→ **Required work**:
The answer must consist of each line of the records below that contains the string "constraint".

→ **Stored data**:
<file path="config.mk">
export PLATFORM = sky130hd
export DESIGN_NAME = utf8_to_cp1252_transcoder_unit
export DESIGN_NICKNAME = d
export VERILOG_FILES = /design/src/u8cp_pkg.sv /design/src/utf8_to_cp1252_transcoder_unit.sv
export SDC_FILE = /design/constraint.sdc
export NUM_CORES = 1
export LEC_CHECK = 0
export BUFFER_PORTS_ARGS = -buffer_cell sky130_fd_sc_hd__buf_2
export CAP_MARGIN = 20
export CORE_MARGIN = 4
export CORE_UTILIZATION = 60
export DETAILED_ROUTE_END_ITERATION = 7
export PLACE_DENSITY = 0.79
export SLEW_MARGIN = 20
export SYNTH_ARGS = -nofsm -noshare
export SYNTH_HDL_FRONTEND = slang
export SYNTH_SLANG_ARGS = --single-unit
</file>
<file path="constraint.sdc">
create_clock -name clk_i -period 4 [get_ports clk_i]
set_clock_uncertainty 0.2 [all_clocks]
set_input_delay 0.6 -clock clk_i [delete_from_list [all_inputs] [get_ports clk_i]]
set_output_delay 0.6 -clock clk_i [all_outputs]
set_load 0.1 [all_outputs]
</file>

→ **Your response**:
export SDC_FILE = /design/constraint.sdc
<file path="constraint.sdc">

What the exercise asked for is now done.